▶ [Task item]:
From the entries below, determine the number of lines that contain "repair". Give that number by itself.

Stored data entries
**src/rtl/fp_divide_iterative.sv**
```systemverilog
// fp_divide_iterative: IEEE-754 single divider, radix-2 restoring, one quotient bit per cycle.
module fp_divide_iterative #(
  parameter int QBITS = 26
) (
  input  logic        clk,
  input  logic        rst,
  input  logic        valid_data_in,
  input  logic [31:0] in1,
  input  logic [31:0] in2,
  input  logic [2:0]  rounding_mode,
  output logic        ready,
  output logic [31:0] out,
  output logic        overflow,
  output logic        underflow,
  output logic        inexact,
  output logic        invalid_operation,
  output logic        divide_by_zero,
  output logic        valid_data_out
);
  localparam int CW = $clog2(QBITS);
  typedef enum logic [1:0] {IDLE, DIVIDE, ROUND} state_t;
  state_t state, state_n;
  logic [24:0] rem, rem0, rem_n;
  logic [23:0] mb, ma, mb_in, diff;
  logic [QBITS-1:0] q;
  logic [CW-1:0] cnt;
  logic signed [9:0] exp_q, exp0, e_r;
  logic sign, special, sp_inv, sp_dbz, lt, ge, last;
  logic [2:0] rm;
  logic [31:0] sp_out, d_out, r_out;
  logic d_sp, d_inv, d_dbz, sgn;
  logic nan1, nan2, inf1, inf2, zero1, zero2;
  logic g, r, st, inx, up, to_inf, ovf, unf;
  logic [24:0] sum;
  assign sgn   = in1[31] ^ in2[31];
  assign nan1  = (&in1[30:23]) & (|in1[22:0]);
  assign nan2  = (&in2[30:23]) & (|in2[22:0]);
  assign inf1  = (&in1[30:23]) & ~(|in1[22:0]);
  assign inf2  = (&in2[30:23]) & ~(|in2[22:0]);
  assign zero1 = ~(|in1[30:23]);
  assign zero2 = ~(|in2[30:23]);
  // Denormals have a zero exponent field, so they decode as zero (flush-to-zero).
  always_comb begin
    d_sp  = 1'b1;
    d_out = 32'h0;
    d_inv = 1'b0;
    d_dbz = 1'b0;
    if (nan1 & in1[22]) d_out = in1;
    else if (nan2 & in2[22]) d_out = in2;
    else if (nan1) begin d_out = in1 | 32'h0040_0000; d_inv = 1'b1; end
    else if (nan2) begin d_out = in2 | 32'h0040_0000; d_inv = 1'b1; end
    else if ((inf1 & inf2) | (zero1 & zero2)) begin d_out = 32'h7FC0_0000; d_inv = 1'b1; end
    else if (inf1) d_out = {sgn, 8'hFF, 23'h0};
    else if (zero2) begin d_out = {sgn, 8'hFF, 23'h0}; d_dbz = 1'b1; end
    else if (zero1 | inf2) d_out = {sgn, 31'h0};
    else d_sp = 1'b0;
  end
  assign ma    = {1'b1, in1[22:0]};
  assign mb_in = {1'b1, in2[22:0]};
  assign lt    = ma < mb_in;
  assign rem0  = lt ? {ma, 1'b0} : {1'b0, ma};
  assign exp0  = 10'(in1[30:23]) - 10'(in2[30:23]) + 10'd127 - 10'(lt);
  assign ge    = rem >= {1'b0, mb};
  assign diff  = ge ? 24'(rem - {1'b0, mb}) : rem[23:0];
  assign rem_n = {diff, 1'b0};
  assign last  = cnt == CW'(QBITS - 1);
  assign g     = q[1];
  assign r     = q[0];
  assign st    = |rem;
  assign inx   = g | r | st;
  assign up    = rm == 3'd0 ? g & (r | st | q[2]) :
                 rm == 3'd4 ? g :
                 rm == 3'd3 ? inx & ~sign :
                 rm == 3'd2 ? inx & sign : 1'b0;
  assign sum   = {1'b0, q[QBITS-1:2]} + 25'(up);
  // sum[24:23] is 2'b01 normally and 2'b10 on significand carry-out.
  assign e_r    = exp_q + 10'(sum[24:23]) - 10'd1;
  assign ovf    = e_r >= 10'sd255;
  assign unf    = e_r <= 10'sd0;
  assign to_inf = rm == 3'd0 | rm == 3'd4 | (rm == 3'd3 & ~sign) | (rm == 3'd2 & sign);
  assign r_out  = ovf ? (to_inf ? {sign, 8'hFF, 23'h0} : {sign, 31'h7F7F_FFFF}) :
                  unf ? {sign, 31'h0} : {sign, e_r[7:0], sum[22:0]};
  assign ready  = state == IDLE;
  always_comb state_n = state == IDLE ? (valid_data_in ? (d_sp ? ROUND : DIVIDE) : IDLE) :
                        state == DIVIDE ? (last ? ROUND : DIVIDE) : IDLE;
  always_ff @(posedge clk or posedge rst)
    if (rst) state <= IDLE;
    else state <= state_n;
  always_ff @(posedge clk or posedge rst) begin
    if (rst) begin
      rem <= '0; mb <= '0; q <= '0; cnt <= '0; exp_q <= '0; sign <= 1'b0; rm <= '0;
      special <= 1'b0; sp_out <= '0; sp_inv <= 1'b0; sp_dbz <= 1'b0;
      out <= '0; overflow <= 1'b0; underflow <= 1'b0; inexact <= 1'b0;
      invalid_operation <= 1'b0; divide_by_zero <= 1'b0; valid_data_out <= 1'b0;
    end else begin
      valid_data_out <= 1'b0;
      if (state == IDLE && valid_data_in) begin
        rm <= rounding_mode; special <= d_sp; sp_out <= d_out; sp_inv <= d_inv; sp_dbz <= d_dbz;
        sign <= sgn; exp_q <= exp0; mb <= mb_in; rem <= rem0; cnt <= '0; q <= '0;
      end
      if (state == DIVIDE) begin
        rem <= rem_n;
        q   <= {q[QBITS-2:0], ge};
        cnt <= cnt + 1'b1;
      end
      if (state == ROUND) begin
        valid_data_out    <= 1'b1;
        out               <= special ? sp_out : r_out;
        overflow          <= ~special & ovf;
        underflow         <= ~special & ~ovf & unf;
        inexact           <= ~special & (inx | ovf | unf);
        invalid_operation <= special & sp_inv;
        divide_by_zero    <= special & sp_dbz;
      end
    end
  end
endmodule

```
**config.mk**
```make
export PLATFORM = sky130hd
export DESIGN_NAME = fp_divide_iterative
export DESIGN_NICKNAME = d
export VERILOG_FILES = /design/src/rtl/fp_divide_iterative.sv
export SDC_FILE = /design/constraint.sdc
export NUM_CORES = 1
export LEC_CHECK = 0
export BUFFER_PORTS_ARGS = -buffer_cell sky130_fd_sc_hd__buf_2
export CAP_MARGIN = 20
export CORE_UTILIZATION = 50
export CTS_CLUSTER_SIZE = 24
export DETAILED_ROUTE_END_ITERATION = 10
export GPL_TIMING_DRIVEN = 0
export PLACE_DENSITY = 0.68
export SLEW_MARGIN = 25
export SYNTH_ARGS = -nofsm -noshare
export SYNTH_HDL_FRONTEND = slang
export SYNTH_SLANG_ARGS = --single-unit
export TNS_END_PERCENT = 100
```
**constraint.sdc**
```tcl
create_clock -name clk -period 5.85 [get_ports clk]
set_clock_uncertainty 0.05 [all_clocks]
set_input_delay 0.585 -clock clk [delete_from_list [all_inputs] [get_ports clk]]
set_output_delay 0.585 -clock clk [all_outputs]
set_load 0.005 [all_outputs]
```
# After elaboration in Yosys (flattened, before gate mapping)
# Cells that the tools add are included.
dict set report classes {
  muxes 50
  n_reduce_logical 11
  n_eq_ne 6
  magnitude_cmp 4
  n_addsub 8
  n_bitwise 38
}
# operator n
set ops {}
lappend ops {{$mux 32} 9}
lappend ops {{$mux 25} 3}
lappend ops {{$mux 31} 2}
lappend ops {{$mux 26} 2}
lappend ops {{$mux 24} 2}
lappend ops {{$reduce_or 23->1} 2}
lappend ops {{$add 24x1->25} 1}
lappend ops {{$ge 25x24->1} 1}
lappend ops {{$mux 1} 25}
lappend ops {{$reduce_or 25->1} 1}
lappend ops {{$lt 24x24->1} 1}
lappend ops {{$sub 24x24->24} 1}
lappend ops {{$and 1x1->1} 19}
lappend ops {{$reduce_and 8->1} 2}
lappend ops {{$reduce_or 8->1} 2}
lappend ops {{$or 1x1->1} 11}
lappend ops {{$add 10x2->10} 1}
lappend ops {{$add 9x8->10 const B} 1}
lappend ops {{$ge 10x9->1 const B} 1}
lappend ops {{$le 10x1->1 const B} 1}
lappend ops {{$mux 2} 5}
lappend ops {{$mux 5} 2}
lappend ops {{$sub 10x1->10} 1}
lappend ops {{$sub 10x1->10 const B} 1}
lappend ops {{other kinds (13)} 20}
dict set report totals {
  elab_cells 136
  input_bits 70
  reg_bits 169
}

# Logic depth before layout (Yosys ltp)
# Gate-level depths: netlist (run 1).
dict set report logic_depth {
  word_depth 15
  depth_mapped 27
  mapped_depth_nobuf 26
}

# Least setup slack after synthesis (run 1)
# No wires, ideal clock.
dict set report synth_timing {
  path_type {register to register}
  startpoint {reg rm[0]}
  endpoint {reg out[11]}
  t_required_ps 5710
  setup_time_ps 90
  path_slack_ps 1049
  t_arrival_ps 4661
  stages_incl_launch_ff 27
  cell_sequence {dfrtp_1 > xor2_1 > nand3b_1 > nor2_1 > nor2_1 > a21oi_1 > ha_1 > ha_1 > nand2_1 > nor2_1 > nand2_1 > nor2_1 > and4_1 > nand3_1 > ha_1 > inv_1 > ha_1 > fa_1 > a211oi_1 > o21bai_1 > a211o_1 > nand4_1 > o211ai_1 > and3b_1 > nand2_1 > buf_2 > o221ai_1}
}
dict set report synth_between {
  elab_chain_len 12
}
# item line
set synth_lines {}
lappend synth_lines {{start: declaration} 29} ;# logic [2:0] rm;
lappend synth_lines {{start signal: assignment} 98} ;# rm <= rounding_mode; special <= d_sp; sp_out <= d_out; sp_inv <= d_inv; sp_dbz <= d_dbz;
lappend synth_lines {{$eq 3x2->1} {74, 80}}
lappend synth_lines {{$mux 1} 74} ;# rm == 3'd2 ? inx & sign : 1'b0;
lappend synth_lines {{$mux 1} 73} ;# rm == 3'd3 ? inx & ~sign :
lappend synth_lines {{$mux 1} 72} ;# rm == 3'd4 ? g :
lappend synth_lines {{$mux 1} 71} ;# assign up = rm == 3'd0 ? g & (r | st | q[2]) :
lappend synth_lines {{$add 24x1->25} 75} ;# assign sum = {1'b0, q[QBITS-1:2]} + 25'(up);
lappend synth_lines {{$add 10x2->10} 77} ;# assign e_r = exp_q + 10'(sum[24:23]) - 10'd1;
lappend synth_lines {{$sub 10x1->10} 77}
lappend synth_lines {{$le 10x1->1} 79} ;# assign unf = e_r <= 10'sd0;
lappend synth_lines {{$mux 31} 82} ;# unf ? {sign, 31'h0} : {sign, e_r[7:0], sum[22:0]};
lappend synth_lines {{$mux 31 (*)} 81} ;# assign r_out = ovf ? (to_inf ? {sign, 8'hFF, 23'h0} : {sign, 31'h7F7F_FFFF}) :
lappend synth_lines {{$mux 32 (*)} 108} ;# out <= special ? sp_out : r_out;
lappend synth_lines {{end signal: assignment} 108}
lappend synth_lines {{end: declaration} 12} ;# output logic [31:0] out,
# Mark *: on every way between the ends. The rest lies on a longest branch, timed or not.
# A chain may end at the register's enable or synchronous reset.

# Final worst setup path (run 1)
dict set report layout_timing {
  startpoint {reg rem[16]}
  endpoint {reg out[6]}
}
dict set report layout_between {
  elab_chain_len 14
}
# item line
set layout_lines {}
lappend layout_lines {{start: declaration} 23} ;# logic [24:0] rem, rem0, rem_n;
lappend layout_lines {{start signal: assignment} 102} ;# rem <= rem_n;
lappend layout_lines {{$reduce_or 25->1 (*)} 69} ;# assign st = |rem;
lappend layout_lines {{$or 1x1->1} 70} ;# assign inx = g | r | st;
lappend layout_lines {{$and 1x1->1} 74}
lappend layout_lines {{$mux 1} 74}
lappend layout_lines {{$mux 1} 73}
lappend layout_lines {{$mux 1} 72}
lappend layout_lines {{$mux 1 (*)} 71}
lappend layout_lines {{$add 24x1->25 (*)} 75}
lappend layout_lines {{$add 10x2->10} 77}
lappend layout_lines {{$sub 10x1->10} 77}
lappend layout_lines {{$le 10x1->1} 79}
lappend layout_lines {{$mux 31} 82}
lappend layout_lines {{$mux 31 (*)} 81}
lappend layout_lines {{$mux 32 (*)} 108}
# Marked as above.

==> impl_metrics.ini, run 1 <==
[timing]
worst_slack_ns = 0.282
max_slew_margin_pct = 51.4
final.min_clock_period_ns = 5.57
max_freq_ghz = 0.180
finalMaxSlewViolations = 0
worst_pin_slew_ns = 0.729
finalHoldViolations = 0
fin_crit_sh_pct = 95.2
finalSetupViolations = 0

[route]
dr_total_vias = 10256
first_pass_iters = 8
wl_per_cell_microns = 19.7
first_iter_violations = 832
drc = 0
ant_nets = 0
wirelength_microns = 33500
vias_per_cell = 6.02

[die]
start_util_pct = 51.0
die_h_microns = 151
fp.dieW_microns = 151
fp.dieArea_sq_mm = 0.0229
core_area_sq_mm = 0.0218
ios = 109
rows = 54

[clock_network]
clkLatencyLatePin_ns = 0.44
cts-root-buf = clkbuf_16
clockBufferDepth = 2
clkSlewWorstSetupHoldPaths_ns = 0.07
clkSinkCount = 169
ctsHtreeMaxLevel = 4
cts_tree = done
cts_buffers = 17

[synth]
ys.flop_type = dfrtp_1
synth_top_area_share_pct = 38.0
ys_warn_count = 0
synth_mux_area_share_pct = 3.10
async_flop_share_pct = 100
synth_xor_area_share_pct = 4.78
yosys-top-cells-area = dfrtp_1 38%, ha_1 8.5%, nand2_1 6.2%
synth_commonest_cells = 183 x nand2_1, 169 x dfrtp_1, 111 x inv_1
netlist_area_sq_mm = 0.0111
ys_ff_latch = 169
synth-edff-count = 0
synth_fa_ha_area_share_pct = 9.26
synthCells = 1281
syn_nets = 1431
synth.most_common_cell = nand2_1
synth_area_leader_cell = dfrtp_1
synth_top_family_by_area = compound AO/OA/AOI/OAI gates
synthSimpleGateAreaFrac_pct = 18.2
ys_seq_area_share_pct = 38.0
synth_compound_area_share_pct = 20.6
synth_cell_types = 78
avgSynthCellArea_sq_um = 8.70

[power_and_ir_drop]
cellLeakagePower_nw = 6.12
p_sw_share_pct = 45.4
p_switching_mw = 3.30
power_frac_comb_pct = 57.5
power_frac_seq_pct = 27.3
pwr-share-clk_pct = 15.3
power_density_mw_per_mm2 = 572
max-vdd-ir-drop_mv = 0.355
p_int_mw = 3.97

[worst_hold_path]
hp-class = input port to asynchronous set/reset pin

[placed_design]
place_hpwl_microns = 25900
preCtsSetupSlack_ns = 0.104
io_buffers = 108
routabilityCongestion = 0.980

[cells_and_area]
syn_to_final_growth_pct = 14.2
final_nets = 1562
n_fill_cell = 1974
drive_gt1_share_pct = 13.6
multi_input_area_sq_mm = 0.00629
final_core_util_pct = 58.3
ff_latch_area_sq_mm = 0.00423
diodes = 0

[critical_path]
critical_path.endpoint_type = flop
required_ns = 6.15
worstSetupPathType = flop to flop
rr_worst_depth = 27
crit_arrival_ns = 5.87
crit_path_start_kind = flop
critPathMaxFanout = 10

[job]
cap_violations = 0

[global_routing]
grt.total_usage_pct = 30.3
antenna_found_initial = 0
overflow = 0
grt_pass1_wl_microns = 52400
grt_max_degree = 87
grt_pass1_vias = 9637

[outcome]
status = complete, no violations
==> path summary, 6_finish.rpt <==
| path | from | endpoint | slack [ns] |
|---|---|---|---|
| max | rem[16]$_DFFE_PP0P_ | out[6]$_DFFE_PP0P_ | 0.28 |
| max reg2reg | rem[16]$_DFFE_PP0P_ | out[6]$_DFFE_PP0P_ | 0.28 |
| min reg2reg | mb[23]$_DFFE_PP0P_ | mb[23]$_DFFE_PP0P_ | 0.40 |
| max in group asynchronous | rst | rem[8]$_DFFE_PP0P_ | 4.73 |
| min in group clk | rounding_mode[0] | rm[0]$_DFFE_PP0P_ | 0.32 |
| min | rst | out[26]$_DFFE_PP0P_ | 0.17 |
==> what timing repair did <==
item | 4_1_cts | 5_1_grt
gates resized for setup | 0 | 18
buffers inserted | 0 | 3
setup endpoints to repair | 0 | 25
hold buffers | 0 | 0
==> layout make-up <==
cell class                 count  share of cell area [%]
sequential                   169                    33.3
timing repair buffer         112                    4.64
buffer                        57                    2.10
clock inverter                14                    1.07
clock buffer                  17                    3.34
multi-input combinational    943                    49.5
tap                          280                    2.75
inverter                     112                    3.36
==> registers in the layout, summed over array words and instances, names as in the netlist, 2 cells and up <==
| register | count |
|---|---|
| cnt | 5 |
| state | 2 |
| out | 32 |
| rem | 25 |
| exp_q | 10 |
| sp_out | 32 |
| mb | 24 |
| rm | 3 |
| q | 26 |
==> through the flow <==
stage	power, mW	hold slack [ns]	TNS (ns)	instance area (sq um)	instances
2_1_floorplan	4.94	0.368	0	11100	1281
5_1_grt	7.84	0.237	-0.303	12700	1704
3_5_place_dp	5.99	0.390	0	12100	1670
4_1_cts	7.12	0.205	0	12600	1701
3_3_place_gp	5.91	0.383	-225.58	12000	1669
6_report	7.27	0.173	0	12700	1704
==> layout by cell type (no fill, tap or decap), drive strengths merged, types with 5 or more instances in the layout <==
cell type and instances:
nand3b 9, or3 6, buf 124, a221oi 15
o221ai 21, nor2 59, a211oi 12, a21oi 72
a222oi 22, a211o 5, nor2b 26, nand4 21
dfrtp 169, nor3 31, and2 5, and3 11
ha 76, a31oi 7, mux2i 30, nand3 35
o21bai 7, a21o 14, nor4 21, inv 119
o21ai 111, o211ai 5, nand2 184, nand2b 5
clkbuf 61, xor2 32, o21a 16, xnor2 28
==> worst max-delay path: stages (launching register included) <==
cell and delay [ns]:
dfrtp_1 0.43, nor2_1 0.09, nand4_1 0.23, nor2_1 0.10
nor2_1 0.10, nor2_1 0.04, a21oi_1 0.12, ha_1 0.21
ha_1 0.23, nand2_1 0.11, nor2_4 0.18, nand2_1 0.08
nor2_1 0.16, and4_2 0.31, nand3_1 0.14, ha_1 0.30
inv_1 0.04, ha_1 0.23, fa_1 0.47, a211oi_2 0.26
o21bai_1 0.11, a211o_1 0.33, nand4_1 0.11, o211ai_1 0.16
and3b_1 0.33, nand2_1 0.13, clkbuf_4 0.22, o221ai_1 0.20
==> power groups by stage <==
stage / Combinational [mW] / Sequential, mW / Clock [mW]
after detailed placement: 4.01 / 1.98 / 0
after global routing: 4.64 / 2.03 / 1.17
final: 4.18 / 1.98 / 1.11
after floorplan: 3.06 / 1.89 / 0
after CTS: 4.04 / 1.96 / 1.12
after global placement: 3.93 / 1.97 / 0
==> cell families (layout without fill, tap and decap cells) <==
kind of cell | after synthesis | after routing
fa+ha+maj | 80 | 80
flops | 169 | 169
simple gates | 427 | 427
mux | 34 | 34
compound gates | 342 | 342
buf+inv | 169 | 312
xor+xnor | 60 | 60
==> per-layer routing <==
| layer | share of wire (%) | vias up | track usage, % |
|---|---|---|---|
| met3 | 8.3 | 65 | 4.52 |
| met2 | 46 | 428 | 48.2 |
| met5 | 0 | - | 0 |
| met4 | 2.5 | 0 | 9.30 |
| li1 | - | 4864 | - |
| met1 | 43 | 4899 | 42.2 |
No activity file was read; power rests on OpenSTA's default activity.
==> run 2: changes to the inputs <==
--- a/config.mk
+++ b/config.mk
@@ -11,8 +11,7 @@
 export CTS_CLUSTER_SIZE = 24
 export DETAILED_ROUTE_END_ITERATION = 10
 export GPL_TIMING_DRIVEN = 0
-export PLACE_DENSITY = 0.68
-export SLEW_MARGIN = 25
+export PLACE_DENSITY = 0.79
 export SYNTH_ARGS = -nofsm -noshare
 export SYNTH_HDL_FRONTEND = slang
 export SYNTH_SLANG_ARGS = --single-unit
==> impl_metrics.ini, run 2 (synthesized netlist as in run 1, its figures left out) <==
[die]
core_area_sq_mm = 0.0218
fp.dieArea_sq_mm = 0.0229
rows = 54
die_h_microns = 151
fp.dieW_microns = 151
start_util_pct = 51.0
ios = 109

[placed_design]
routabilityCongestion = 0.954
place_hpwl_microns = 25400
preCtsSetupSlack_ns = -0.0182
io_buffers = 108
placed_area_sq_mm = 0.0121
post-place-cells = 1670

[cells_and_area]
layout_common_cells = 183 x nand2_1, 167 x dfrtp_1, 111 x buf_2
final_core_util_pct = 58.3
reg_top3 = out x32, sp_out x32, q x26
final_common_cell = nand2_1
drive_gt1_share_pct = 13.6
final_area_sq_mm = 0.0127
n_fill_cell = 1927
syn_to_final_growth_pct = 14.3
final_nets = 1560
final_cell_count_no_fill = 1704

[clock_network]
cts_tree = done
cts-root-buf = clkbuf_16
clkSinkCount = 169
clockBufferDepth = 2
clkLatencyLatePin_ns = 0.44
clkSlewWorstSetupHoldPaths_ns = 0.08
ctsHtreeMaxLevel = 4
postCtsHoldBufs = 0
cts_buffers = 17

[timing]
worst_slack_ns = 0.228
worst_pin_slew_ns = 0.730
finalSetupViolations = 0
max_freq_ghz = 0.178
worst_hold_slack_ns = 0.0772
finalSetupTns_ns = 0
fin_crit_sh_pct = 96.1
final.min_clock_period_ns = 5.62
finalMaxSlewViolations = 0
max_slew_margin_pct = 51.4
finalHoldViolations = 0

[route]
wl_per_cell_microns = 19.5
wirelength_microns = 33200
ant_nets = 0
dr_total_vias = 10451
vias_per_cell = 6.13
drc = 0
first_pass_iters = 7
first_iter_violations = 1210

[outcome]
status = complete, no violations

[power_and_ir_drop]
cellLeakagePower_nw = 6.12
power_density_mw_per_mm2 = 570
total_power_mw = 7.25
max-vdd-ir-drop_mv = 0.265

[critical_path]
crit_arrival_ns = 5.91
critical_path.endpoint_type = flop
critPathMaxFanout = 10
worstSetupPathType = flop to flop
required_ns = 6.14
crit_path_start_kind = flop

[global_routing]
grt_pass1_vias = 9990
overflow = 0
antenna_found_initial = 1
grt_max_degree = 122
grt.total_usage_pct = 30.3
grt_pass1_wl_microns = 52700

[job]
cap_violations = 0

[worst_hold_path]
hp-class = input port to asynchronous set/reset pin
[run 2: changes by cell type in the layout (fill, tap and decap cells not counted), moves of 2 or more]
| cell | previous run | this run |
|---|---|---|
| inv_6 | 7 | 3 |
| inv_8 | 2 | 6 |
| buf_4 | 5 | 3 |
| clkinv_2 | 2 | 0 |
| clkinv_4 | 1 | 3 |
| clkinv_8 | 0 | 2 |
| nor4_1 | 19 | 21 |
| nor4_2 | 2 | 0 |
[run 2: power by group]
part / internal [mW] / total, mW / leakage [nW] / switching [mW]
Combinational: 1.73 / 4.14 / 3.66 / 2.41
Sequential: 1.61 / 1.99 / 2.17 / 0.375
Clock: 0.582 / 1.12 / 0.287 / 0.541
Total: 3.92 / 7.25 / 6.12 / 3.33
[run 2: worst paths after layout]
| kind | startpoint | end | slack, ns | cells past startpoint |
|---|---|---|---|---|
| max in group asynchronous | rst | rem[1]$_DFFE_PP0P_ | 4.72 | 3 |
| min in group clk | rounding_mode[0] | rm[0]$_DFFE_PP0P_ | 0.32 | 3 |
| worst max-delay path | rem[12]$_DFFE_PP0P_ | out[2]$_DFFE_PP0P_ | 0.23 | 27 |
| worst min-delay path | rst | out[29]$_DFFE_PP0P_ | 0.08 | 2 |
| worst min register to register | mb[23]$_DFFE_PP0P_ | mb[23]$_DFFE_PP0P_ | 0.41 | 2 |
| worst max register to register | rem[12]$_DFFE_PP0P_ | out[2]$_DFFE_PP0P_ | 0.23 | 27 |
[run 2: timing repair]
action                     CTS  global route
setup endpoints to repair   17            31
gates resized for setup      1            18
gates cloned                 0             0
pin swaps                    0             3
setup buffers                0             1
[run 2: cell type report]
cell class / count / area, sq um / share of cell area, %
sequential: 169 / 4230 / 33.2
clock inverter: 14 / 149 / 1.17
antenna: 1 / 2.50 / 0.0197
inverter: 112 / 428 / 3.36
clock buffer: 18 / 439 / 3.45
buffer: 57 / 268 / 2.10
multi-input combinational: 943 / 6280 / 49.4
tap: 280 / 350 / 2.75
timing repair buffer: 110 / 576 / 4.52
[run 2: worst max-delay path: stages, from the launching register on]
cell      delay, ns
dfrtp_1        0.42
nor4_1         0.51
nand3_2        0.28
nor2_1         0.22
nor2_1         0.07
nor2_1         0.09
a21oi_1        0.06
ha_1           0.22
nand3_1        0.18
nor2_2         0.09
nand2_1        0.13
nor2_2         0.07
nand4_1        0.14
nor2_1         0.07
xnor2_1        0.20
ha_1           0.18
inv_1          0.04
ha_1           0.21
fa_2           0.39
a211oi_2       0.23
o21bai_1       0.11
a211o_1        0.34
nand4_1        0.12
o211ai_1       0.17
and3b_1        0.33
nand2_1        0.12
clkbuf_4       0.23
o221ai_1       0.22
[run 2: routing by layer]
layer / track usage (%) / wire (microns) / vias up
met5: 0 / 0 / -
met4: 15.0 / 1590 / 0
met3: 6.72 / 3370 / 129
met2: 47.0 / 15000 / 540
met1: 39.6 / 13200 / 4920
li1: - / - / 4862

▶ [Response below]:
6